I've been looking for an example that shows how to implement constraints in C++ (or a boost library that lets me do this easily), but without much luck. The best I could come up with off the top of my head is:
#include <boost/function.hpp>
#include <boost/lambda/lambda.hpp>
template<typename T>
class constrained
{
public:
constrained(boost::function<bool (T)> constraint, T defaultValue, T value = defaultValue)
{
ASSERT(constraint(defaultValue));
ASSERT(constraint(value));
this->value = value;
this->defaultValue = defaultValue;
this->constraint = constraint;
}
void operator=(const T &assignedValue)
{
if(constraint(assignedValue))
value = assignedValue;
}
private:
T value;
T defaultValue;
boost::function<bool (T)> constraint;
};
int main(int argc, char* argv[])
{
constrained<int> foo(boost::lambda::_1 > 0 && boost::lambda::_1 < 100, 5, 10);
foo = 20; // works
foo = -20; // fails
return 0;
}
Of course there's probably some more functionality you'd want from a constraint class. This is just an idea for a starting point.
Anyway, the problem I see is that I have to overload all operators that T defines in order to make it really behave like a T, and there is no way for me to find out what those are. Now, I don't actually need constraints for that many different types, so I could just leave out the template and hard code them. Still, I'm wondering if there's a general (or at least more succint/elegant) solution or if there's anything seriously wrong with my approach.
Looks good as for tiny example. But be sure to implement all the operators and handle somehow wrong values.
foo = 100; // works
++foo; // should throw an exception or perform an assert
Use boost operators to help you with operators overload.
And probably it would be good to have an option as a template parameter: either exception or assertion.
I'd use such class. It is always better to have an index parameter that auto check vector range and do assertion.
void foo( VectorIndex i );
You don't need to overload all operators as others have suggested, though this is the approach that offers maximum control because expressions involving objects of type constrained<T> will remain of this type.
The alternative is to only overload the mutating operators (=, +=, -=, *=, /=, %=, &=, |=, ^=, <<=, >>=, pre and post ++, pre and post --) and provide a user-defined conversion to T:
template<typename T>
class constrained {
... // As before, plus overloads for all mutating operators
public:
operator T() const {
return value;
}
};
This way, any expression involving a constrained<T> object (e.g. x + y where x is int and y is constrained<int>) will be an rvalue of type T, which is usually more convenient and efficient.
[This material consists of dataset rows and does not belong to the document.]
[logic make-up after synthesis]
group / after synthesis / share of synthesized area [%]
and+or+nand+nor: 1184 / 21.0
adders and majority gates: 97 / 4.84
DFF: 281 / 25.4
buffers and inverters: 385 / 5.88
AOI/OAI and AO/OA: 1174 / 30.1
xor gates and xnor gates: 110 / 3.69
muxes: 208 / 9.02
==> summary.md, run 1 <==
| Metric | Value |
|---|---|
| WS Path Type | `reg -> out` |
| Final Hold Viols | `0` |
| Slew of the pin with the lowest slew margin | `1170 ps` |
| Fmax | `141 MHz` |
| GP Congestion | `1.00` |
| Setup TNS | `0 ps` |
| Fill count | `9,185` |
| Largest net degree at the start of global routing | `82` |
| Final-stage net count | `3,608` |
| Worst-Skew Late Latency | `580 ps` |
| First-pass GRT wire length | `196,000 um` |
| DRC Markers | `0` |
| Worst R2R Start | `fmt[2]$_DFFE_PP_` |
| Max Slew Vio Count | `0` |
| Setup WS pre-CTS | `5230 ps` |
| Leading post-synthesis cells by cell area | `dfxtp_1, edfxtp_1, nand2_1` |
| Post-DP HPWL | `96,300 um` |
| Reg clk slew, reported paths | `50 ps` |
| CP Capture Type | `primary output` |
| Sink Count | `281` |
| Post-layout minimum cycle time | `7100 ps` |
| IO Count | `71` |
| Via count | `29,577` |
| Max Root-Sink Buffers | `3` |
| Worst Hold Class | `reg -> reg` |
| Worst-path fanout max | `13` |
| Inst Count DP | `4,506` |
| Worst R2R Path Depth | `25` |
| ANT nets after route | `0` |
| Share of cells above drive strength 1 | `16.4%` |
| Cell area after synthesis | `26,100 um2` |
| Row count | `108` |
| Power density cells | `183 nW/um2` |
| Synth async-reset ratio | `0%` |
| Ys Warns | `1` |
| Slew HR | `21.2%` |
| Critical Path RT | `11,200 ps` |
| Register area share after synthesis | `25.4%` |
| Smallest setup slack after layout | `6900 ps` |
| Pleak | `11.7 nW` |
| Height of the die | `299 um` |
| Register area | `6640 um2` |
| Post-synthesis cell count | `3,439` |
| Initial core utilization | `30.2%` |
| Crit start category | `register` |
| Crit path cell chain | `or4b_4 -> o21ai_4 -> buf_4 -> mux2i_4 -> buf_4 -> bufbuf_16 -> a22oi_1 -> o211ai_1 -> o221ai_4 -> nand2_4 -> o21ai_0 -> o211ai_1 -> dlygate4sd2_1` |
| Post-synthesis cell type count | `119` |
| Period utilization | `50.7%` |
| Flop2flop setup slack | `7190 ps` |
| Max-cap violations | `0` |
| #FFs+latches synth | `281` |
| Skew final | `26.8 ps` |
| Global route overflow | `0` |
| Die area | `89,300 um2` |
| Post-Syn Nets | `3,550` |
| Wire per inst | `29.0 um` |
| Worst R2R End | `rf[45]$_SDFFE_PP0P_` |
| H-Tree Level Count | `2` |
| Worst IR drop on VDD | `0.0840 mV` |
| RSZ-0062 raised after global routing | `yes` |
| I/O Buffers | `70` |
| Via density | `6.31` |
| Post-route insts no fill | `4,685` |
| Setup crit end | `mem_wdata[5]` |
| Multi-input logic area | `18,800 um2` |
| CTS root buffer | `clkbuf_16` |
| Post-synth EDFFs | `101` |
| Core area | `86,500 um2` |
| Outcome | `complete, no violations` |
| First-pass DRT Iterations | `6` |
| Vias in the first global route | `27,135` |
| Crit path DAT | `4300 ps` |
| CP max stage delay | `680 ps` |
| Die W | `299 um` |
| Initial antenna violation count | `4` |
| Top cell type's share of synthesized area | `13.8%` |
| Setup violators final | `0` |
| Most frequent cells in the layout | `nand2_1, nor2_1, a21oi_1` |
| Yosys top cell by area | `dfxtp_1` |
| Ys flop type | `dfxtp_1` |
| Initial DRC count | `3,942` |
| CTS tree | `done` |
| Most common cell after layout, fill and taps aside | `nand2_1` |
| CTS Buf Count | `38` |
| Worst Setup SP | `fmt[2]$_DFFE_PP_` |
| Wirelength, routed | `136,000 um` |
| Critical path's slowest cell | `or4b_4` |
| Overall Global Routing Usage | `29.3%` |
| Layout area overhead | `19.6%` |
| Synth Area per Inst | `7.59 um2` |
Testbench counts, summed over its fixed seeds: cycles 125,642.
No safety is lost, because you don't need to control the value of any expression involving a constrained<T> object -- you only need to check the constraints at a time when a T becomes a constrained<T>, namely in constrained<T>'s constructor and in any of the mutating operators.
Boost.Constrained_Value may be of interest to you. It was reviewed last December, but it is not in the latest Boost release. IIRC, the review was mostly positive, but the decision is still pending.
I agree with Mykola Golubyev that boost operators would help.
You should define all the operators that you require for all the types you are using.
If any of the types you are using don't support the operator (for example the operator++()), then code that calls this method will not compile but all other usages will.
If you want to use different implementations for different types then use template specialisation.
I might just be confused, but if you are facing parameters that must not violate specific constraints, wouldn't it be easiest to create a class for them, checking for constraints in constructors and assignment operators?
Boost actually had such a library under discussion (I don't know what became of it). I've also written my own version of such a type, with slightly different behaviour (less flexible, but simpler). I've blogged an admittedly somewhat biased comparison here: Constrained vs. restricted value types
Edit: apparently Eric knows better what happened to boost's implementation.